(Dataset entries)
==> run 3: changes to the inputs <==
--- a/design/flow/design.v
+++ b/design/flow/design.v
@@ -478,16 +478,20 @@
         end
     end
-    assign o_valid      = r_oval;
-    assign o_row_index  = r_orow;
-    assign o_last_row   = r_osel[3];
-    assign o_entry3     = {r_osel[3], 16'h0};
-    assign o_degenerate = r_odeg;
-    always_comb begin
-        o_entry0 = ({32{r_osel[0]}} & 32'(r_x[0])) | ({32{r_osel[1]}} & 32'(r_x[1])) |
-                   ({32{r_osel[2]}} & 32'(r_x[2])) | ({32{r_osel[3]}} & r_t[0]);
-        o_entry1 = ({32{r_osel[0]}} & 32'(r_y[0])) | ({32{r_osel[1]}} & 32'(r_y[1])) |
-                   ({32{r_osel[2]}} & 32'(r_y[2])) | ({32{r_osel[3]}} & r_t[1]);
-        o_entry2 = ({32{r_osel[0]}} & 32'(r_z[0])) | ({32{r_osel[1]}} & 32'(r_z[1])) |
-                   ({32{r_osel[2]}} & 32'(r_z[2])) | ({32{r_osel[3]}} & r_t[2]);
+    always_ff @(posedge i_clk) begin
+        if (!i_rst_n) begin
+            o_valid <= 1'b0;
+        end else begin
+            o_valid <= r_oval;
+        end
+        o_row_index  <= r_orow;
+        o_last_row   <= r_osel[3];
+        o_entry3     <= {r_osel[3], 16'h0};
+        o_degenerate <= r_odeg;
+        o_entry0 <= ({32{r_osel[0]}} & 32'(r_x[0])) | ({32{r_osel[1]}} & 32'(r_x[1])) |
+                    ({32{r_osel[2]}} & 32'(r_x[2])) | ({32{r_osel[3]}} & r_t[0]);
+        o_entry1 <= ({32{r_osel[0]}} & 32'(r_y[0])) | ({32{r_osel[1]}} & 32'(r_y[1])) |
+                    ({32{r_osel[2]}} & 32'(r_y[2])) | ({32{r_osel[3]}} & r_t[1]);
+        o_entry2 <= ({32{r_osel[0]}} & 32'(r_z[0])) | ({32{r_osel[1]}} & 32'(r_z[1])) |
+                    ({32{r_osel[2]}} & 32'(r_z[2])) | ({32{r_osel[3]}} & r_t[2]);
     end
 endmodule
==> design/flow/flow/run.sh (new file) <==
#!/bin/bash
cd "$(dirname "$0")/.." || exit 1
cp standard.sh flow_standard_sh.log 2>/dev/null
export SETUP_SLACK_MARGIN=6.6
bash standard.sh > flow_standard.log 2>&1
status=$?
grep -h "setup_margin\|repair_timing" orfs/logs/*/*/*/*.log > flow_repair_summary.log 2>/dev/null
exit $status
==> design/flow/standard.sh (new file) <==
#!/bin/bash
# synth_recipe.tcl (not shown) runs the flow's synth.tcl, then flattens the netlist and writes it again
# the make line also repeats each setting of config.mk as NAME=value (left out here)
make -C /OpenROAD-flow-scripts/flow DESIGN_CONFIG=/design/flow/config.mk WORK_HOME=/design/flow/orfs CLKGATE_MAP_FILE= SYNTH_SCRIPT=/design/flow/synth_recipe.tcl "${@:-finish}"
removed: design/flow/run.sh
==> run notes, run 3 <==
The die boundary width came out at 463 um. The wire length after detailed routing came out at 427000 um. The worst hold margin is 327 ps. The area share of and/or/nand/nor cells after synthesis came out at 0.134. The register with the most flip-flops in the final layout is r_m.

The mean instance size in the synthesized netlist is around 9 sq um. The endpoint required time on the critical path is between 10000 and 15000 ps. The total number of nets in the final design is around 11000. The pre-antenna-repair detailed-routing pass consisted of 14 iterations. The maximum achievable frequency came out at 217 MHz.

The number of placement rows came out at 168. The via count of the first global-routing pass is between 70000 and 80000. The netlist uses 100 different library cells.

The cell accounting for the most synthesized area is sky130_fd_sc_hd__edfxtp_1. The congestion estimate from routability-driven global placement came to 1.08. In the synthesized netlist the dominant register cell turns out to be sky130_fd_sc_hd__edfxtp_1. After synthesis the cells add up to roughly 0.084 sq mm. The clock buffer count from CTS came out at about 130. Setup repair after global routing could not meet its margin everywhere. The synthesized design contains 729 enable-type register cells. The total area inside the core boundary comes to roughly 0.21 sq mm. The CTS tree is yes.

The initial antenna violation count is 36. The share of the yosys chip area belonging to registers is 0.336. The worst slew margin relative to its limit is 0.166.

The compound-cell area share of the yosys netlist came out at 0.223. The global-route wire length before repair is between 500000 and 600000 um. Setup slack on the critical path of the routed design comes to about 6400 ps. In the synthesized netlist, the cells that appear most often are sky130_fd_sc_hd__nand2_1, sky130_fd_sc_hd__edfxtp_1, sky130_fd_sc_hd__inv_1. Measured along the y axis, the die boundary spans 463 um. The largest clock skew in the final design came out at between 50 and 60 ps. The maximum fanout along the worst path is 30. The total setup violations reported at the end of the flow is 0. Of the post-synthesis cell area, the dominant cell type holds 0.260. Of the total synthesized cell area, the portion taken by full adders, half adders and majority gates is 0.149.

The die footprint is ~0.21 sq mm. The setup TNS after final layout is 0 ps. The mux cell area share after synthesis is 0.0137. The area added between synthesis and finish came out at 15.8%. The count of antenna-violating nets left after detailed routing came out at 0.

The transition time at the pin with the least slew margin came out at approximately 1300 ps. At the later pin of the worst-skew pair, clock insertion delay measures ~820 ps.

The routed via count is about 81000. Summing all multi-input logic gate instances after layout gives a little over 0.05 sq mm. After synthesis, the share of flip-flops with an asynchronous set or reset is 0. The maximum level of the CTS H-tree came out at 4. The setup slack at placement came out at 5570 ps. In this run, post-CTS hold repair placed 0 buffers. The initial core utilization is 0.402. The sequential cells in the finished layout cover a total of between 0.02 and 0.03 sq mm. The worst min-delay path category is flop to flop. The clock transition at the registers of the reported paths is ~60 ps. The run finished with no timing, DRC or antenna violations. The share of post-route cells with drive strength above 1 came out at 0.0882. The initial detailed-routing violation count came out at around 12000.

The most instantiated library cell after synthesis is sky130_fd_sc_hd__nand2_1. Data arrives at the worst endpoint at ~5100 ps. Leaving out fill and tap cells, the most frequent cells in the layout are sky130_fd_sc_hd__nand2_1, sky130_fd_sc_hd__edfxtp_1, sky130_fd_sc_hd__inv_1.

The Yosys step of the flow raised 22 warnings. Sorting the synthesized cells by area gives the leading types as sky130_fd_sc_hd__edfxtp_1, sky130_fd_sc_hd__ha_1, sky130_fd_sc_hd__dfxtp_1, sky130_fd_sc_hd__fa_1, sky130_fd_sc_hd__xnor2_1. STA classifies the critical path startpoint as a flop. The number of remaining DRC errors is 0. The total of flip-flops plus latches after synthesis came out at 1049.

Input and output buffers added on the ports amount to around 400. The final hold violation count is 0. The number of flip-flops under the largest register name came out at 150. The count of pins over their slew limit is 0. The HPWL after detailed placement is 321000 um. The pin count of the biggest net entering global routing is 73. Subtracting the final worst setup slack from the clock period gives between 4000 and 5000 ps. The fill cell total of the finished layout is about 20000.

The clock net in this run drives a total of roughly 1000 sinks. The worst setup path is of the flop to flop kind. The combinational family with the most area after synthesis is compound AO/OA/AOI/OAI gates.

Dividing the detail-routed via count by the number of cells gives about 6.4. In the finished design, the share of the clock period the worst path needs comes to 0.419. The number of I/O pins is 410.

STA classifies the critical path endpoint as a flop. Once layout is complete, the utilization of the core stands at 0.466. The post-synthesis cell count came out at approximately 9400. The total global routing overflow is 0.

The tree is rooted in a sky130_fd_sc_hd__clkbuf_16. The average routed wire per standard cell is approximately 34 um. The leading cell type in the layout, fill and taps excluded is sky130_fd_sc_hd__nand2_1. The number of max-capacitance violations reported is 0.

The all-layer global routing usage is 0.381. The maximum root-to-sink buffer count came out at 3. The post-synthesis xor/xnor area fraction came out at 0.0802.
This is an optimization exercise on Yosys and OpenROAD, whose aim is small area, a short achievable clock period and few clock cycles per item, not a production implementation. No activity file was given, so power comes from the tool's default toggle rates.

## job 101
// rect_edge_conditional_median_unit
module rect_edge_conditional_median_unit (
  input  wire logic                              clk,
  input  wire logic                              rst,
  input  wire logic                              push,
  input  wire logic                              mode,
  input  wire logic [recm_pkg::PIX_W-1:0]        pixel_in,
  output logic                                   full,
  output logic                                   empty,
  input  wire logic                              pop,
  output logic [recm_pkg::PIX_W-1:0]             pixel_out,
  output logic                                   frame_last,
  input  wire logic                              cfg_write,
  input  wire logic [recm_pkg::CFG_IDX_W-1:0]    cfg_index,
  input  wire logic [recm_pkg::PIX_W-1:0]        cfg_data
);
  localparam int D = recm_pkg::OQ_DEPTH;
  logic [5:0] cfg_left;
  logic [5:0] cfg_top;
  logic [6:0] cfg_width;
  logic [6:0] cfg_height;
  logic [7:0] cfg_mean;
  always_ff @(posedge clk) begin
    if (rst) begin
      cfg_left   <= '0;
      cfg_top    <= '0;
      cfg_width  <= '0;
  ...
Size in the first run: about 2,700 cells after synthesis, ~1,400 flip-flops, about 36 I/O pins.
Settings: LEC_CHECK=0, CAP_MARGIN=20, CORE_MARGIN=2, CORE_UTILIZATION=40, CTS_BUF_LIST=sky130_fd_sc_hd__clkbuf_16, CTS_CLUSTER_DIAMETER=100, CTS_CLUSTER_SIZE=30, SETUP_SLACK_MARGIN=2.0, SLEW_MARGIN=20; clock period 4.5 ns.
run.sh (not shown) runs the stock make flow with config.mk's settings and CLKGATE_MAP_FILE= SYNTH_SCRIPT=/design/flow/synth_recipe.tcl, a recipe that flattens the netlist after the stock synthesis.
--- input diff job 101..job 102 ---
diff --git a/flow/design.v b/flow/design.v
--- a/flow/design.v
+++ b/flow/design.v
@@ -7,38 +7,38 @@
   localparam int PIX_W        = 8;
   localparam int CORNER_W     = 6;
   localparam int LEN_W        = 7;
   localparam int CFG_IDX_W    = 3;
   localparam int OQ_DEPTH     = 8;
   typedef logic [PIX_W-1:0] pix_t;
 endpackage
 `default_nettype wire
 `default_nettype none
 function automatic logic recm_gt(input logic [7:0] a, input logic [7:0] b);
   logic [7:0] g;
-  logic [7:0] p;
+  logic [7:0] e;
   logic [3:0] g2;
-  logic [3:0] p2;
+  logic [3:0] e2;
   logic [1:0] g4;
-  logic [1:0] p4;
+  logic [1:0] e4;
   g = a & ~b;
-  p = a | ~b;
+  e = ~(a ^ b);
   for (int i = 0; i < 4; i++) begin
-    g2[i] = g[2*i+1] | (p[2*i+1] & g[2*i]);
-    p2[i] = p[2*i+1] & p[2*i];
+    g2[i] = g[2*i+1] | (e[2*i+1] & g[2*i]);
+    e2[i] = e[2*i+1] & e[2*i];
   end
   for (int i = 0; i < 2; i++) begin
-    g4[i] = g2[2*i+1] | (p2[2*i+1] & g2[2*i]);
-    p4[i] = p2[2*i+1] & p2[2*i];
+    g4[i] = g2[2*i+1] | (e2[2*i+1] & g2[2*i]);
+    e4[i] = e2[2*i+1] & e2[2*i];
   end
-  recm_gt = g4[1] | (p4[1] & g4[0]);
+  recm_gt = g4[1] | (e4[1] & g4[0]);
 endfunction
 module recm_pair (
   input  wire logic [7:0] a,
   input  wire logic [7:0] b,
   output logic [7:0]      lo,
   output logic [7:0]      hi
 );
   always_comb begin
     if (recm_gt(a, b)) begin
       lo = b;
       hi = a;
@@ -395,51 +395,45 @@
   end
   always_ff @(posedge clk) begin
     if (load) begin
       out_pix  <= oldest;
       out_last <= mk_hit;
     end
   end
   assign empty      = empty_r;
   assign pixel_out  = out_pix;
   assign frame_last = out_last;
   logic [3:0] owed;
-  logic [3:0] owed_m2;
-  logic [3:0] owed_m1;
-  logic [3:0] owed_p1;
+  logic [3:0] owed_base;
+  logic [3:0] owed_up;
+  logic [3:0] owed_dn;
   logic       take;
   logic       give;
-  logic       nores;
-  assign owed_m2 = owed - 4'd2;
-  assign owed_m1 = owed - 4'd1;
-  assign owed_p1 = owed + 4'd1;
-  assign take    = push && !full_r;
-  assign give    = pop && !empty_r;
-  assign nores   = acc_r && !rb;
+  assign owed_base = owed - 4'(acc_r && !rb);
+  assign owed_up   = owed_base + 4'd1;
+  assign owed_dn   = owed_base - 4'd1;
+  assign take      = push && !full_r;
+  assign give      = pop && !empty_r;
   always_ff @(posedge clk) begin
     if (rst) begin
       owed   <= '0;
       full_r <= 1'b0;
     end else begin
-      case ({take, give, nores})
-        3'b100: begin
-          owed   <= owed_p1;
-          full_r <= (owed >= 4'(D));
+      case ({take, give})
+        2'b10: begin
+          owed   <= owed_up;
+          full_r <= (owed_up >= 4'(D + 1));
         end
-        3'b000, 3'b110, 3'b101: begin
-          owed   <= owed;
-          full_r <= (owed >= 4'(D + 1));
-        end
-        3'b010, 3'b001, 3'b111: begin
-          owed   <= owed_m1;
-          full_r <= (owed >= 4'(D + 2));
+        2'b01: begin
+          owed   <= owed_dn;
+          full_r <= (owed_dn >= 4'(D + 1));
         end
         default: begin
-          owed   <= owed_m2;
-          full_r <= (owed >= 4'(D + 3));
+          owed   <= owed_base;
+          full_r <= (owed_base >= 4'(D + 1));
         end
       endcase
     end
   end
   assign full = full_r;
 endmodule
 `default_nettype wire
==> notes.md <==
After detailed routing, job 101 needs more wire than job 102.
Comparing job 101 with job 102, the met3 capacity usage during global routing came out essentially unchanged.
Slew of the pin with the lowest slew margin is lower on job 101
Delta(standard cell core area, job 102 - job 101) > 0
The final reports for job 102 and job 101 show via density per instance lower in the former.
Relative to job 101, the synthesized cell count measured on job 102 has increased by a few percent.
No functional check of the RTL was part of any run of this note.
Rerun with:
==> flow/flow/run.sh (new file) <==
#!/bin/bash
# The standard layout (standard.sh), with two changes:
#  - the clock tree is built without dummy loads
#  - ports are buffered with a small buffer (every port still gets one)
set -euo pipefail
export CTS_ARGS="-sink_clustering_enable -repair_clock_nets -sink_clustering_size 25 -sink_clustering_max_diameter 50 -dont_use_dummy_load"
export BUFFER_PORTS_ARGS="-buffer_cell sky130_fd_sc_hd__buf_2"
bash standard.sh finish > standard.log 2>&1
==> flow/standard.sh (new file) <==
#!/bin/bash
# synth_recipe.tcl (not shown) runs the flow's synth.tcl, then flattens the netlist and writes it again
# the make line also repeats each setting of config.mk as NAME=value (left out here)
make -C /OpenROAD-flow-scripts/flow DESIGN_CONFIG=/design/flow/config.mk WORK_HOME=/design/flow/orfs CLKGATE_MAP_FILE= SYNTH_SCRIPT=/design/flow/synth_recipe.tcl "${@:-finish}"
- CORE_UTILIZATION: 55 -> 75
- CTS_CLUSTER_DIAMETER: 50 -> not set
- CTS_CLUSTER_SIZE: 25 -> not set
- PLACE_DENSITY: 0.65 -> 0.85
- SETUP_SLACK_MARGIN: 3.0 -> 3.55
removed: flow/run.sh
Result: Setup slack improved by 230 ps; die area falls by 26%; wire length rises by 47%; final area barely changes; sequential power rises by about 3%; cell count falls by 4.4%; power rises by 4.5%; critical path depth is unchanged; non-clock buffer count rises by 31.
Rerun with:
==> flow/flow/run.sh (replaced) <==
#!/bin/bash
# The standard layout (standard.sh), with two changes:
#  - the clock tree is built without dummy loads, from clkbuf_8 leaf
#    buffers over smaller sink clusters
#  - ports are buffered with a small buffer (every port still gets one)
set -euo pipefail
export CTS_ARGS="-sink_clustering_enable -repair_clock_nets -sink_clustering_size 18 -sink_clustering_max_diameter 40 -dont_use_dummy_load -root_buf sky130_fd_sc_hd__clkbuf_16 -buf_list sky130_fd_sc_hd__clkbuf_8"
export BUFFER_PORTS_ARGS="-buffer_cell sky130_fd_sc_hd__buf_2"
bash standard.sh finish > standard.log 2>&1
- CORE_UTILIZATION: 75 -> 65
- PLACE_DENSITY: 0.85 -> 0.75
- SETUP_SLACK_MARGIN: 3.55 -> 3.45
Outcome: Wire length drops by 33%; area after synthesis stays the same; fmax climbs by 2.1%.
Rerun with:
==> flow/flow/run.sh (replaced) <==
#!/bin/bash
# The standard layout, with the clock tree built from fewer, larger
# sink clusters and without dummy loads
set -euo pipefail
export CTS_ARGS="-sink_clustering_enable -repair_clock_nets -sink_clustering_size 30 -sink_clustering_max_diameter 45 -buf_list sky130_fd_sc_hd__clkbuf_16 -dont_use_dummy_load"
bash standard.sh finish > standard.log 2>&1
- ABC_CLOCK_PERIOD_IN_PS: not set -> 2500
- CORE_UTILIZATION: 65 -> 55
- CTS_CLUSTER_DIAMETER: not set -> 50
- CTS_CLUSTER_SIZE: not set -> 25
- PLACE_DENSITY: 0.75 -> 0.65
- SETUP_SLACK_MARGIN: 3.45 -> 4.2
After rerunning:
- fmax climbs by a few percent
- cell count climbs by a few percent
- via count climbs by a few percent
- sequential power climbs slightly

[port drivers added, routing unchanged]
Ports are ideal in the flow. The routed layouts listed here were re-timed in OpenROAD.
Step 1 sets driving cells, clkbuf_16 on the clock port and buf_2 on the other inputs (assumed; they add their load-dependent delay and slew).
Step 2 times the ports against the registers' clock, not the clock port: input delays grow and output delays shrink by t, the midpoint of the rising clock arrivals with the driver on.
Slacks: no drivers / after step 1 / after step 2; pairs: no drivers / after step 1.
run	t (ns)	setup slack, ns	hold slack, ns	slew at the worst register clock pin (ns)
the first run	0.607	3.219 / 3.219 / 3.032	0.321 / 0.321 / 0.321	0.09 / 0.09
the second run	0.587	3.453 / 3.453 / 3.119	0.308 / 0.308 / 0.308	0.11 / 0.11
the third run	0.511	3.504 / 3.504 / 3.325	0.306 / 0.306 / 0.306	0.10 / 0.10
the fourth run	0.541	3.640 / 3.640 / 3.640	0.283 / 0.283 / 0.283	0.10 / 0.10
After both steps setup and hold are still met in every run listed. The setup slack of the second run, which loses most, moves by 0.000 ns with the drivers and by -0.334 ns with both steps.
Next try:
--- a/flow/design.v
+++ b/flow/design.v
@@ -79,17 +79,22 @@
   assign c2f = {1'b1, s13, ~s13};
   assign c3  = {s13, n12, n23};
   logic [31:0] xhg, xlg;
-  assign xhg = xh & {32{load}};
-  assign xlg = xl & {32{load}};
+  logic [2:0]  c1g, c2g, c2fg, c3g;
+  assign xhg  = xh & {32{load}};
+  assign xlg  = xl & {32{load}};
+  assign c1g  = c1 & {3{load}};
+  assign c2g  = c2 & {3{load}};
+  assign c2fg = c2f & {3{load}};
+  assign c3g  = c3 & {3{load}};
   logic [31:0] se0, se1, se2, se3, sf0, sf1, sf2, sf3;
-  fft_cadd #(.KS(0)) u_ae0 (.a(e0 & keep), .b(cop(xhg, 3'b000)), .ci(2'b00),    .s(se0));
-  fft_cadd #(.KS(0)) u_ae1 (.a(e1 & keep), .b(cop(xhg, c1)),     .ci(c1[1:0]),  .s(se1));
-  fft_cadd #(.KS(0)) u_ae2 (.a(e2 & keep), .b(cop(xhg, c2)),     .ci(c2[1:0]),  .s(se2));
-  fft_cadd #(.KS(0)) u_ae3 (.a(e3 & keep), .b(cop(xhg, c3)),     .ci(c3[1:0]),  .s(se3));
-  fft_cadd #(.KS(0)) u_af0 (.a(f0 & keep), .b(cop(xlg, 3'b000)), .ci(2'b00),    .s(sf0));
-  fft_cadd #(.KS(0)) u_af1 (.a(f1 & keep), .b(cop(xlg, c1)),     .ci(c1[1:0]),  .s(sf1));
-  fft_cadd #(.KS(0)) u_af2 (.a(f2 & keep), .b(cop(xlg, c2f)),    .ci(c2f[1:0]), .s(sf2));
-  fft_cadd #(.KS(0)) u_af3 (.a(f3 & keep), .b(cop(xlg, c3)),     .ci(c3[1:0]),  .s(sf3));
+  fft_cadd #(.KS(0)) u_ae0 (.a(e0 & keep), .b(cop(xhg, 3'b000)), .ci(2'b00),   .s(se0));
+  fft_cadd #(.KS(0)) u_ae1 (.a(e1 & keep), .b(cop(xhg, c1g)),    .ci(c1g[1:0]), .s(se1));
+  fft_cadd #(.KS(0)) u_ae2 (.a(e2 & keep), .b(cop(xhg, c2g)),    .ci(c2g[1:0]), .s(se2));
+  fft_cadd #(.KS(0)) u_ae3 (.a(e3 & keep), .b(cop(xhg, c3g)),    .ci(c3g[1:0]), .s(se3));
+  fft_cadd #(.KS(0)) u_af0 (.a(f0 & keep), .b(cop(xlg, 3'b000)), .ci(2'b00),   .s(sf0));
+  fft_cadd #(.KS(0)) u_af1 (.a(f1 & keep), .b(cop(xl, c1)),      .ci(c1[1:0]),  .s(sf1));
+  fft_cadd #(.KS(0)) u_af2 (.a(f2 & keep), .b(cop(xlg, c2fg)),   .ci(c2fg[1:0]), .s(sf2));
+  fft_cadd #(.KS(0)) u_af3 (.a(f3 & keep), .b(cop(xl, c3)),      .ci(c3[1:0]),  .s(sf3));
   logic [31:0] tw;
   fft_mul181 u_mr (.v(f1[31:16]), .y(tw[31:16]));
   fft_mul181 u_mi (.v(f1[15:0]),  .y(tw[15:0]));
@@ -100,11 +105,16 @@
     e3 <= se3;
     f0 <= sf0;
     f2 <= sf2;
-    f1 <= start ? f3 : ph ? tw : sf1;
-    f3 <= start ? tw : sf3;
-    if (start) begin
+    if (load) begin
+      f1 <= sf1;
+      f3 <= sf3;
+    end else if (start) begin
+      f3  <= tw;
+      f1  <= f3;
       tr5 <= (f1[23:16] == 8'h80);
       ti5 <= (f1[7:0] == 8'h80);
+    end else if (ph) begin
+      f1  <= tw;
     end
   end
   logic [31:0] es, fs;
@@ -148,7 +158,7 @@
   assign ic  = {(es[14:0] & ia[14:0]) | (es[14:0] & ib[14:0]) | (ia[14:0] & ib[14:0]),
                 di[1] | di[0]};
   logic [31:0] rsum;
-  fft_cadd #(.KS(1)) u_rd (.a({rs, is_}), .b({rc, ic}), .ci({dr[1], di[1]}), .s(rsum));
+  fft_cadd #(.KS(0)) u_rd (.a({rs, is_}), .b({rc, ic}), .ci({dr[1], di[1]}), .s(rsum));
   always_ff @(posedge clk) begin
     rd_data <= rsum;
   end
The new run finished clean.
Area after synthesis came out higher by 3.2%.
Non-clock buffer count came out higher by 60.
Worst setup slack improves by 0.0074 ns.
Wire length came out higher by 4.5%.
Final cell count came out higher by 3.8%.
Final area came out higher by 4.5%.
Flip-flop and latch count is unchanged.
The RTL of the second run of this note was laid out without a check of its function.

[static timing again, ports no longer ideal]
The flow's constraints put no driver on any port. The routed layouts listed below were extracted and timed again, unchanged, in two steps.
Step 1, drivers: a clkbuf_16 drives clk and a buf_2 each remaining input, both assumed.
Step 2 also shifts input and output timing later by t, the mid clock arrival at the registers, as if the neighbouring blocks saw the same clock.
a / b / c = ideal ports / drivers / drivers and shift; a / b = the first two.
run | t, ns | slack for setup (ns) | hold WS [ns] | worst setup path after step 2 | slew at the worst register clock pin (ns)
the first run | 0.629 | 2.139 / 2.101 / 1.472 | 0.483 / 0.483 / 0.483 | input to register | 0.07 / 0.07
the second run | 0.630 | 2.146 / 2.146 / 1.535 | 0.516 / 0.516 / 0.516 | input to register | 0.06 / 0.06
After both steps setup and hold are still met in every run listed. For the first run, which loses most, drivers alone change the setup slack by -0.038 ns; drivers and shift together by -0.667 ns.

◆ **Instructions for the task**: Wherever the word "which" turns up in the records, copy out the line it is on.

◆ **Output for this task**:
After both steps setup and hold are still met in every run listed. The setup slack of the second run, which loses most, moves by 0.000 ns with the drivers and by -0.334 ns with both steps.
After both steps setup and hold are still met in every run listed. For the first run, which loses most, drivers alone change the setup slack by -0.038 ns; drivers and shift together by -0.667 ns.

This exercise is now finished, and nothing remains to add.